O desembargador aposentado Vladimir Passos de Freitas publicou um artigo bastante útil e esclarecedor sobre a polêmica criada por causa da iniciativa da PF de intimar Luiz Claudio Lula da Silva, o Luleco.

O texto foi publicado no Consultor Jurídico e republicado no site do Estadão. Nele, Freitas ensina a Lula e ao ministro José Eduardo Cardozo que o “Brasil não reconhece foro privilegiado a filhos de ex-presidentes”.

Segundo ele, a revolta do ex-presidente contra a investigação dos atos de seus filhos, do ponto de vista familiar, é justificável. “No entanto, do ponto de vista de quem é o investigado — filho de um ex-magistrado supremo da República —, a reação não tem qualquer justificativa.”
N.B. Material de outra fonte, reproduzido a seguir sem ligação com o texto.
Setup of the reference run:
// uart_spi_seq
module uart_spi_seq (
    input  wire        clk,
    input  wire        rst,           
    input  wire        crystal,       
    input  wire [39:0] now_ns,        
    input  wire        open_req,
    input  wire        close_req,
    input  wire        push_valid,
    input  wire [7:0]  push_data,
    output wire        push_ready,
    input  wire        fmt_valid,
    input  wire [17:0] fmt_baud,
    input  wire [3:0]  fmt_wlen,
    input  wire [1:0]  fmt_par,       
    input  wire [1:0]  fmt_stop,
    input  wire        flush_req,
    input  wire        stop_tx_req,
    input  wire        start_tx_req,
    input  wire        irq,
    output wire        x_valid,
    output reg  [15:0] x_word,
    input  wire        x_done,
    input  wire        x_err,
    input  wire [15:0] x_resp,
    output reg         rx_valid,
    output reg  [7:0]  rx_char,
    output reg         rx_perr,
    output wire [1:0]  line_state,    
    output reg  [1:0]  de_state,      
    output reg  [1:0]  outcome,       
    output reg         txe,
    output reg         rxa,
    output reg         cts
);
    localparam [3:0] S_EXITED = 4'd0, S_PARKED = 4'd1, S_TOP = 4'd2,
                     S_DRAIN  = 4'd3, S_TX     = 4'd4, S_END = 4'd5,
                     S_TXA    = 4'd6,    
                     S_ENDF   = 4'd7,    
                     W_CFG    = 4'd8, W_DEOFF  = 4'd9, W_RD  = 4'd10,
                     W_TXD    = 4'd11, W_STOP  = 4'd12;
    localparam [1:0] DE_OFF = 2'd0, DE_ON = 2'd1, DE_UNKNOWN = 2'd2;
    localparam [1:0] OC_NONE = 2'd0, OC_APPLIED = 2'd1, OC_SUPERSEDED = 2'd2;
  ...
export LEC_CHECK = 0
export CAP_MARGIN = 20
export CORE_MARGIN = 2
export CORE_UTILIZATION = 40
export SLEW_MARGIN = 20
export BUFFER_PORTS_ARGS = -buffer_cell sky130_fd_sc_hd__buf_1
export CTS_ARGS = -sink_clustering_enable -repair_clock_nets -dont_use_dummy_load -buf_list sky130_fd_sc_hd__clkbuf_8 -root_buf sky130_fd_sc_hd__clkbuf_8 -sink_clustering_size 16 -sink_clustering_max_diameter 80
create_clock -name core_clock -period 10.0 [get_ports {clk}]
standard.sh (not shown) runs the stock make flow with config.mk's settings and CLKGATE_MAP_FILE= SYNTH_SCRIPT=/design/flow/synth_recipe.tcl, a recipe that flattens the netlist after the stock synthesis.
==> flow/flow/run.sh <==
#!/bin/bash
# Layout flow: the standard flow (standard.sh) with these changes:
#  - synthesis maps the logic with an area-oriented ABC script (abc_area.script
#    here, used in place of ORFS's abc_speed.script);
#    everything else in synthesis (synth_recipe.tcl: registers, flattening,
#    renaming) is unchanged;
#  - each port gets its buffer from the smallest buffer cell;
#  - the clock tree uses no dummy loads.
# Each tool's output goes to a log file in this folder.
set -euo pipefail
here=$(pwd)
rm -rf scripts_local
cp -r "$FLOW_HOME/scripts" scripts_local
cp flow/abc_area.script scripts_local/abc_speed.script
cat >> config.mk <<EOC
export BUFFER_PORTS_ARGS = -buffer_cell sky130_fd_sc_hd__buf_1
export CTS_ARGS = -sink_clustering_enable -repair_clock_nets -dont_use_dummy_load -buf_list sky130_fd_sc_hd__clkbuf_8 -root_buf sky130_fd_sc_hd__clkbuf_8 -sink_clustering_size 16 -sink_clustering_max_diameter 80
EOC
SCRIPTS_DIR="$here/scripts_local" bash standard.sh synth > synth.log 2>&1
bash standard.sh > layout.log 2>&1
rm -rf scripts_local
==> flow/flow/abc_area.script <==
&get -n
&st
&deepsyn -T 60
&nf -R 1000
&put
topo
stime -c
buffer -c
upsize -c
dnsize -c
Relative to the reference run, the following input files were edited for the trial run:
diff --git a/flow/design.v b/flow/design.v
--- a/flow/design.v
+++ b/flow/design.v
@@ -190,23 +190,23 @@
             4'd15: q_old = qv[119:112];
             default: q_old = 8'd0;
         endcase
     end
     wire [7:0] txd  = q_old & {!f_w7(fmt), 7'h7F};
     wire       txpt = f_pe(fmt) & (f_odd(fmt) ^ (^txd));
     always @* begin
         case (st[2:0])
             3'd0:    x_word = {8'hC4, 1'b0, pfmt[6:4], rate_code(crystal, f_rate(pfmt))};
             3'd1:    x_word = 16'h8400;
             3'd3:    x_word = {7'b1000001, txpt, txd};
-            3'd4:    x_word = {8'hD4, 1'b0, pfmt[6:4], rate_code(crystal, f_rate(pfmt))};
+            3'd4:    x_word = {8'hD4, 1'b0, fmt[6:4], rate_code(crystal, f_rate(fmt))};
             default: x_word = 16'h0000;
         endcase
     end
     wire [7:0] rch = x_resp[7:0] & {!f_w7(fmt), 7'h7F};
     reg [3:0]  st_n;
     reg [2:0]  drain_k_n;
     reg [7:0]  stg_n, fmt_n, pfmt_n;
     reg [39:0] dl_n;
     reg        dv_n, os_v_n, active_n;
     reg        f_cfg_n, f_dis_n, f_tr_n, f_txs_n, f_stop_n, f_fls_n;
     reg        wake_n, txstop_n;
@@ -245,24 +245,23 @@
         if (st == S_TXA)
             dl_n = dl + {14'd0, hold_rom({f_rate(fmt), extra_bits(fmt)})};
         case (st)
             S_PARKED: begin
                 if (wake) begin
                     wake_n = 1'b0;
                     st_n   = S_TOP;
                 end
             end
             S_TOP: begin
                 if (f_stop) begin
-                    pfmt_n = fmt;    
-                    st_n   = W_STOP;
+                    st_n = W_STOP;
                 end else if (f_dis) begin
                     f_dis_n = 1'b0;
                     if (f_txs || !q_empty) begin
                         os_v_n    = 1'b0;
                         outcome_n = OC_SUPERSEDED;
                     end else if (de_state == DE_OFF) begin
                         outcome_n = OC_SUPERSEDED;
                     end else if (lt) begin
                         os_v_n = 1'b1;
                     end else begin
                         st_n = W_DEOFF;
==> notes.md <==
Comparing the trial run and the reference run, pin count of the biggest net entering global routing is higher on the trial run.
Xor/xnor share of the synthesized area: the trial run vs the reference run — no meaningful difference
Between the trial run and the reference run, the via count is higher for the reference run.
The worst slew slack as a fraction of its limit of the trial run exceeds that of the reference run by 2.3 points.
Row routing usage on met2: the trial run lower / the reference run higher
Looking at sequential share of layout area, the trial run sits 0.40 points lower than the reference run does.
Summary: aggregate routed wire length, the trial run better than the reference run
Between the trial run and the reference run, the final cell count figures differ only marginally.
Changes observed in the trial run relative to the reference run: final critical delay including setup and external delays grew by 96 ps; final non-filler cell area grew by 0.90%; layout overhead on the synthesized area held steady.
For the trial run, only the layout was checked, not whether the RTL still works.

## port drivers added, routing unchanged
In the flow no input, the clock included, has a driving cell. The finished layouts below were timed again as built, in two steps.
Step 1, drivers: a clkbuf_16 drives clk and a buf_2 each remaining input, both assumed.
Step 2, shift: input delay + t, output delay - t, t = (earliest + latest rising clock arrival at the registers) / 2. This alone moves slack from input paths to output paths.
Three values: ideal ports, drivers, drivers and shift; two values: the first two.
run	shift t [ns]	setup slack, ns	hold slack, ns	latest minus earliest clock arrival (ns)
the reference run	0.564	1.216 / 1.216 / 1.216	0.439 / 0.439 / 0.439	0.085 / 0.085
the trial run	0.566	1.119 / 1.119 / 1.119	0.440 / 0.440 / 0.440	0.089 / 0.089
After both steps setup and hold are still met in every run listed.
Context: an optimization exercise on an open-source flow, tuned for small area, a short achievable clock period and few clock cycles. The choices shown serve that exercise and are no tape-out recipe.
Function was checked by simulation only, so behaviour that the tests miss may differ from the original.
Power and IR drop assume default switching activity.

File: design/flow/constraint.sdc
create_clock -name core_clock -period 10.0 [get_ports {clk}]
set_input_delay 2.0000 -clock core_clock [delete_from_list [all_inputs] [get_ports {clk}]]
set_output_delay 2.0000 -clock core_clock [all_outputs]
set_load 0.01 [all_outputs]
File: design/flow/design.v
module bvx (
    input  wire        clk,
    input  wire        rst,          
    input  wire        req_valid,
    input  wire        req_write,
    input  wire        req_word,     
    input  wire [9:0]  req_addr,
    input  wire [31:0] req_wdata,
    output reg         rsp_valid,
    output reg         rsp_err,
    output reg  [31:0] rsp_rdata
);
    integer i;
    function cmd_legal(input [31:0] w);
        begin
            case (w[3:0])
                4'h1, 4'h2:             cmd_legal = (w[31:4] == 28'd0);
                4'h3, 4'h5, 4'h7, 4'h8: cmd_legal = (w[15:5] == 11'd0);
                4'h4:                   cmd_legal = (w[7:5] == 3'd0);
                4'h6:                   cmd_legal = (w[15:6] == 10'd0);
                4'h9, 4'hA:             cmd_legal = (w[31:16] == 16'd0) && (w[7:4] == 4'd0);
                default:                cmd_legal = 1'b0;
            endcase
        end
    endfunction
    function [15:0] pfx_or(input [15:0] v);
        reg [15:0] x;
        begin
            x = v << 1;
            x = x | (x << 1);
            x = x | (x << 2);
            x = x | (x << 4);
            x = x | (x << 8);
            pfx_or = x;
        end
    endfunction
    function [7:0] hex_char(input [3:0] v);
        hex_char = (v <= 4'd9) ? {4'h3, v} : {4'h4, v - 4'd9};
    endfunction
    reg [2047:0] tin;           
    reg [127:0]  sv;            
    reg [127:0]  sn;            
    reg          sn_bin;        
    reg          ol_set;        
    reg [3:0]    code;
    reg          fault;
    reg [7:0]    result;
    reg [31:0]   fault_info;
    reg [8:0]    tlen;
    reg          pact;          
    reg          pfill;         
    reg [127:0]  lreg;          
    reg [3:0]    pk;            
    reg [3:0]    lsel;          
    reg [3:0]    kl;            
    reg [3:0]    eo;            
    reg [3:0]    pm;            
    reg          pb2, pb16;     
    reg          cNW, cGap, cDP, cP;    
    reg          perr, pneg, povf, pfull;
    reg [7:0]    pe;            
    reg [127:0]  acc;
    wire [9:0] a      = req_addr;
    wire       a_reg  = (a[9:8] == 2'b00);
    wire       a_tin  = (a[9:8] == 2'b01);
    wire       a_tout = (a[9:8] == 2'b10);
    wire       w_ok   = ~req_word | (a[1:0] == 2'b00);
    wire acc_cmd     = a_reg & req_word & (a[7:0] == 8'h00);
    wire acc_status  = a_reg & req_word & (a[7:0] == 8'h04);
    wire acc_result  = a_reg & req_word & (a[7:0] == 8'h08);
    wire acc_finfo   = a_reg & req_word & (a[7:0] == 8'h0C);
    wire acc_textlen = a_reg & req_word & (a[7:0] == 8'h10);
    wire acc_outlen  = a_reg & req_word & (a[7:0] == 8'h14);
    wire acc_config  = a_reg & req_word & (a[7:0] == 8'h18);
    wire tlen_ok     = (req_wdata <= 32'd256);
    wire legal = req_write ?
                 (acc_cmd | (acc_textlen & tlen_ok) | (a_tin & w_ok)) :
                 (acc_status | acc_result | acc_finfo | acc_textlen |
                  acc_outlen | acc_config | ((a_tin | a_tout) & w_ok));
    wire x_cmd  = req_valid & req_write & acc_cmd & ~fault;
    wire x_tlen = req_valid & req_write & acc_textlen & tlen_ok;
    wire x_tin  = req_valid & req_write & a_tin & w_ok;
    wire [31:0] w      = req_wdata;
    wire [3:0]  w_op   = w[3:0];
    wire        w_rev  = w[4];
    wire [7:0]  w_imm  = w[15:8];
    wire        w_leg  = cmd_legal(w);
    wire        w_bok  = (w_imm == 8'd2) | (w_imm == 8'd10) | (w_imm == 8'd16);
    wire        w_pt   = (w_op == 4'h9) | (w_op == 4'hA);
    wire        x_fault = x_cmd & (~w_leg | (w_pt & ~w_bok));
    wire        x_ok    = x_cmd & w_leg & ~(w_pt & ~w_bok);
    wire        p_start = x_ok & (w_op == 4'h9) & (tlen != 9'd0);
    wire        w_bitop   = (w_op == 4'h5) | (w_op == 4'h6) | (w_op == 4'h7) | (w_op == 4'h8);
    wire [3:0]  w_bidx    = w_bitop ? w[22:19] : w[19:16];
    wire [3:0]  w_baddr   = w_rev ? ~w_bidx : w_bidx;
    wire [2:0]  w_bpos    = w_rev ? w[18:16] : ~w[18:16];      
    wire [3:0]  w_bsel    = w_rev ? w_bidx : ~w_bidx;         
    wire [7:0]  w_byte    = sv[8*w_bsel +: 8];
    wire        w_bitval  = w_byte[w_bpos];
    wire        w_setval  = (w_op == 4'h7) | ((w_op == 4'h6) & w[5]);
    wire [8:0]   lm1  = tlen - 9'd1;
    wire [3:0]   rsel = pact ? lsel : a[7:4];
    wire [127:0] line = tin[128*rsel +: 128];
    wire        last = (pk == kl);
    reg  [15:0] W, S, M, D, P, X;
    reg  [63:0] val;
    reg  [7:0]  c;
    reg         bey, d09, dAF;
    always @* begin
        for (i = 0; i < 16; i = i + 1) begin
            c   = lreg[8*i +: 8];
            bey = last & (i > eo);
            d09 = (c[7:4] == 4'h3) & (c[3:0] <= 4'd9);
            dAF = (c[7:3] == 5'b01000) & (c[2:0] != 3'd0) & (c[2:0] != 3'd7);
            W[i]    = bey | (c == 8'h20) | ((c >= 8'h09) & (c <= 8'h0D));
            S[i]    = ~bey & ((c == 8'h2B) | (c == 8'h2D));
            M[i]    = ~bey & (c == 8'h2D);
            D[i]    = ~bey & (pb2 ? (c[7:1] == 7'b0011000) : pb16 ? (d09 | dAF) : d09);
            P[i]    = ~bey & ~pb2 & ~pb16 & ((c == 8'h2C) | (c == 8'h2E));
            X[i]    = ~W[i] & ~S[i] & ~D[i] & ~P[i];
            val[4*i +: 4] = D[i] ? (dAF ? {1'b1, c[2:0] + 3'd1} : c[3:0]) : 4'd0;
        end
    end
    wire [15:0] NW = ~W;
    wire [15:0] DP = D | P;
    wire [15:0] nl = {16{cNW}} | pfx_or(NW);
    wire [15:0] gv = W & nl;
    wire [15:0] gl = {16{cGap}} | pfx_or(gv);
    wire [15:0] dl = {16{cDP}} | pfx_or(DP);
    wire [15:0] pl = {16{cP}} | pfx_or(P);
    wire [15:0] errv = X | (NW & gl) | (S & dl) | (P & pl);
    wire        anyNW = |NW;
    reg [3:0] lnw;       
    always @* begin
        lnw = 4'd0;
        for (i = 0; i < 16; i = i + 1)
            if (NW[i]) lnw = i;
    end
    wire [3:0] q_g    = pb2 ? 4'd8 : 4'd2;           
    wire [3:0] eo1    = eo + 4'd1;
    wire       c_ovf  = D[eo] & (pm == q_g);
    wire       c_full = D[eo1] & (pm == ((eo == 4'd15) ? q_g - 4'd1 : q_g));
    wire proc = pact & ~pfill;
    wire u_err  = perr | (|errv);
    wire u_NW   = cNW  | anyNW;
    wire u_Gap  = cGap | (|gv);
    wire u_DP   = cDP  | (|DP);
    wire u_P    = cP   | (|P);
    wire u_neg  = pneg ^ (^M);
    wire u_ovf  = povf | c_ovf;
    wire u_full = pfull | c_full;
    wire [7:0] u_e = anyNW ? {pk, lnw} : pe;
    wire fin     = proc & last;
    wire p_fmt   = u_err | ~u_NW;
    wire p_dec   = ~pb2 & ~pb16;
    wire restart = fin & ~p_fmt & ~p_dec & (u_e != {kl, eo});
    wire done    = fin & ~restart;
    reg [3:0] pcode;
    always @* begin
        if (p_fmt)                         pcode = 4'd1;
        else if (p_dec)                    pcode = 4'd3;
        else if (u_ovf | (u_neg & u_full)) pcode = 4'd2;
        else if (u_neg)                    pcode = 4'd6;
        else                               pcode = 4'd0;
    end
    reg [63:0] vr, r1, r2, r3, rot;
    always @* begin
        for (i = 0; i < 16; i = i + 1) vr[4*i +: 4] = val[4*(15 - i) +: 4];
        r1  = eo[0] ? vr : {vr[3:0],  vr[63:4]};
        r2  = eo[1] ? r1 : {r1[7:0],  r1[63:8]};
        r3  = eo[2] ? r2 : {r2[15:0], r2[63:16]};
        rot = eo[3] ? r3 : {r3[31:0], r3[63:32]};
    end
    reg [15:0]  le;
    reg [127:0] acc_nx;
    reg         enB, enH;
    always @* begin
        for (i = 0; i < 16; i = i + 1) le[i] = (i <= eo);
        for (i = 0; i < 128; i = i + 1) begin
            enB = le[i % 16] ? (pm == i / 16) : (pm == i / 16 + 1);
            enH = le[(i / 4) % 16] ? (pm == i / 64) : (pm == i / 64 + 1);
            if (proc & (pb2 ? enB : enH))
                acc_nx[i] = pb2 ? rot[4*(i % 16)] : rot[4*((i / 4) % 16) + (i % 4)];
            else
                acc_nx[i] = acc[i];
        end
    end
    wire [5:0]  tk = a[7:2];
    reg  [1:0]  tg, tr;
    always @* begin
        case (tk[3:0])
            4'd0, 4'd1, 4'd2:   tg = 2'd0;
            4'd3, 4'd4, 4'd5:   tg = 2'd1;
            4'd6, 4'd7, 4'd8:   tg = 2'd2;
            default:            tg = 2'd3;
        endcase
        case (tk[3:0])
            4'd0, 4'd3, 4'd6, 4'd9:  tr = 2'd0;
            4'd1, 4'd4, 4'd7, 4'd10: tr = 2'd1;
            default:                 tr = 2'd2;
        endcase
    end
    wire [1:0]  gsel  = sn_bin ? tk[4:3] : tg;
    wire [31:0] grp   = sn[32*(3 - gsel) +: 32];       
    wire [3:0]  h0 = grp[31:28], l0 = grp[27:24], h1 = grp[23:20], l1 = grp[19:16];
    wire [3:0]  h2 = grp[15:12], l2 = grp[11:8],  h3 = grp[7:4],   l3 = grp[3:0];
    reg  [15:0] hnib;
    reg  [3:0]  hsp;
    always @* begin
        case (tr)
            2'd0:    begin hnib = {h1, 4'd0, l0, h0}; hsp = 4'b0100; end
            2'd1:    begin hnib = {l2, h2, 4'd0, l1}; hsp = 4'b0010; end
            default: begin hnib = {4'd0, l3, h3, 4'd0}; hsp = 4'b1001; end
        endcase
    end
    wire [31:0] hexword;
    genvar gh;
    generate
        for (gh = 0; gh < 4; gh = gh + 1) begin : g_hex
            assign hexword[8*gh +: 8] = hsp[gh] ? 8'h20 : hex_char(hnib[4*gh +: 4]);
        end
    endgenerate
    wire [7:0]  bbyte = grp[8*(3 - tk[2:1]) +: 8];
    wire [3:0]  bnib  = tk[0] ? bbyte[3:0] : bbyte[7:4];
    wire [31:0] binword = {7'b0011000, bnib[0], 7'b0011000, bnib[1],
                           7'b0011000, bnib[2], 7'b0011000, bnib[3]};
    reg [31:0] rword, rd;
    always @* begin
        case (a[9:8])
            2'b00: begin
                case (a[4:2])
                    3'd1:    rword = {24'd0, fault, 3'd0, code};
                    3'd2:    rword = {24'd0, result};
                    3'd3:    rword = fault_info;
                    3'd4:    rword = {23'd0, tlen};
                    3'd5:    rword = {24'd0, ol_set ? (sn_bin ? 8'd128 : 8'd47) : 8'd0};
                    default: rword = 32'h0010_0080;
                endcase
            end
            2'b01:   rword = line[32*a[3:2] +: 32];
            default: rword = sn_bin ? binword : hexword;
        endcase
        if (req_word | a_reg)
            rd = rword;
        else
            rd = {24'd0, rword[8*a[1:0] +: 8]};
    end
    genvar gj;
    generate
        for (gj = 0; gj < 256; gj = gj + 1) begin : g_tin
            wire we = x_tin & (a[7:2] == gj / 4) & (req_word | (a[1:0] == gj % 4));
            always @(posedge clk)
                if (we) tin[8*gj +: 8] <= req_word ? w[8*(gj % 4) +: 8] : w[7:0];
        end
    endgenerate
    wire sv_clr    = x_ok & (w_op == 4'h1);
    wire sv_fill   = x_ok & (w_op == 4'h2);
    wire sv_setb   = x_ok & (w_op == 4'h4);
    wire sv_setbit = x_ok & ((w_op == 4'h6) | (w_op == 4'h7) | (w_op == 4'h8));
    wire sv_commit = pact & done & (pcode == 4'd0);
    generate
        for (gj = 0; gj < 128; gj = gj + 1) begin : g_sv
            wire bsel = (w_baddr == 15 - gj / 8);
            wire we   = bsel & (sv_setb | (sv_setbit & (w_bpos == gj % 8)));
            always @(posedge clk)
                if (rst | sv_clr)   sv[gj] <= 1'b0;
                else if (sv_fill)   sv[gj] <= 1'b1;
                else if (sv_commit) sv[gj] <= acc_nx[gj];
                else if (we)        sv[gj] <= sv_setb ? w_imm[gj % 8] : w_setval;
        end
    endgenerate
    always @(posedge clk) begin
        rsp_rdata <= rd;
        lreg      <= line;
        if (rst) begin
            rsp_valid  <= 1'b0;
            rsp_err    <= 1'b0;
            code       <= 4'd0;
            fault      <= 1'b0;
            result     <= 8'd0;
            fault_info <= 32'd0;
            tlen       <= 9'd0;
            ol_set     <= 1'b0;
            pact       <= 1'b0;
            acc        <= 128'd0;
        end else begin
            rsp_valid <= (req_valid & ~p_start) | (pact & done);
            rsp_err   <= req_valid & ~legal;
            if (x_tlen) tlen <= w[8:0];
            if (x_fault) begin
                fault      <= 1'b1;
                fault_info <= w;
                code       <= w_leg ? 4'd4 : 4'd5;
            end else if (x_ok) begin
                case (w_op)
                    4'h3: begin result <= w_byte; code <= 4'd0; end
                    4'h5: begin result <= {7'd0, w_bitval}; code <= 4'd0; end
                    4'h1, 4'h2, 4'h4, 4'h6, 4'h7, 4'h8: code <= 4'd0;
                    4'h9: if (tlen == 9'd0) code <= 4'd1;
                    4'hA: begin
                        if (w_imm == 8'd10) begin
                            code <= 4'd3;
                        end else begin
                            sn     <= sv;
                            sn_bin <= (w_imm == 8'd2);
                            ol_set <= 1'b1;
                            code   <= 4'd0;
                        end
                    end
                    default: ;
                endcase
            end
            if (pact) begin
                pk    <= pk + 4'd1;
                lsel  <= lsel + 4'd1;
                pm    <= pm - 4'd1;
                pfill <= 1'b0;
                if (proc) begin
                    cNW  <= u_NW;  cGap <= u_Gap; cDP  <= u_DP;  cP   <= u_P;
                    perr <= u_err; pneg <= u_neg; povf <= u_ovf; pfull <= u_full;
                    pe   <= u_e;
                end
                if (done) begin
                    pact <= 1'b0;
                    code <= pcode;
                end
                if (restart) begin
                    pfill <= 1'b1;
                    lsel  <= 4'd0;
                    kl    <= u_e[7:4];
                    eo    <= u_e[3:0];
                    cNW  <= 1'b0; cGap <= 1'b0; cDP <= 1'b0; cP <= 1'b0;
                    perr <= 1'b0; pneg <= 1'b0; povf <= 1'b0; pfull <= 1'b0;
                end
                if (pfill) begin
                    pk <= 4'd0;
                    pm <= kl;
                end
            end
            acc <= (done | restart) ? 128'd0 : acc_nx;
            if (p_start) begin
                pact  <= 1'b1;
                pfill <= 1'b0;
                pk    <= 4'd0;
                lsel  <= 4'd1;
                kl    <= lm1[7:4];
                eo    <= lm1[3:0];
                pm    <= lm1[7:4];
                pb2   <= (w_imm == 8'd2);
                pb16  <= (w_imm == 8'd16);
                cNW  <= 1'b0; cGap <= 1'b0; cDP <= 1'b0; cP <= 1'b0;
                perr <= 1'b0; pneg <= 1'b0; povf <= 1'b0; pfull <= 1'b0;
            end
        end
    end
endmodule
Eis alguns trechos do artigo de Freitas, que é presidente da Associação Internacional para Administração da Justiça:

“No regime democrático, todos são iguais perante a lei. Todos se submetem a ela e por ela têm garantido o direito de defesa, no momento e local próprios. Os tempos são outros, empresários de elevado nível social e econômico, políticos, juízes encontram-se presos, provisória ou definitivamente. Todos sob a garantia do devido processo legal.”

“Supor que um ministro da Justiça venha a interceder a favor de suspeitos é acreditar no tráfico de influências como forma de ditar o rumo das investigações. Tal tipo de atitude certamente submeteria o titular da pasta da Justiça a uma ação de improbidade administrativa.”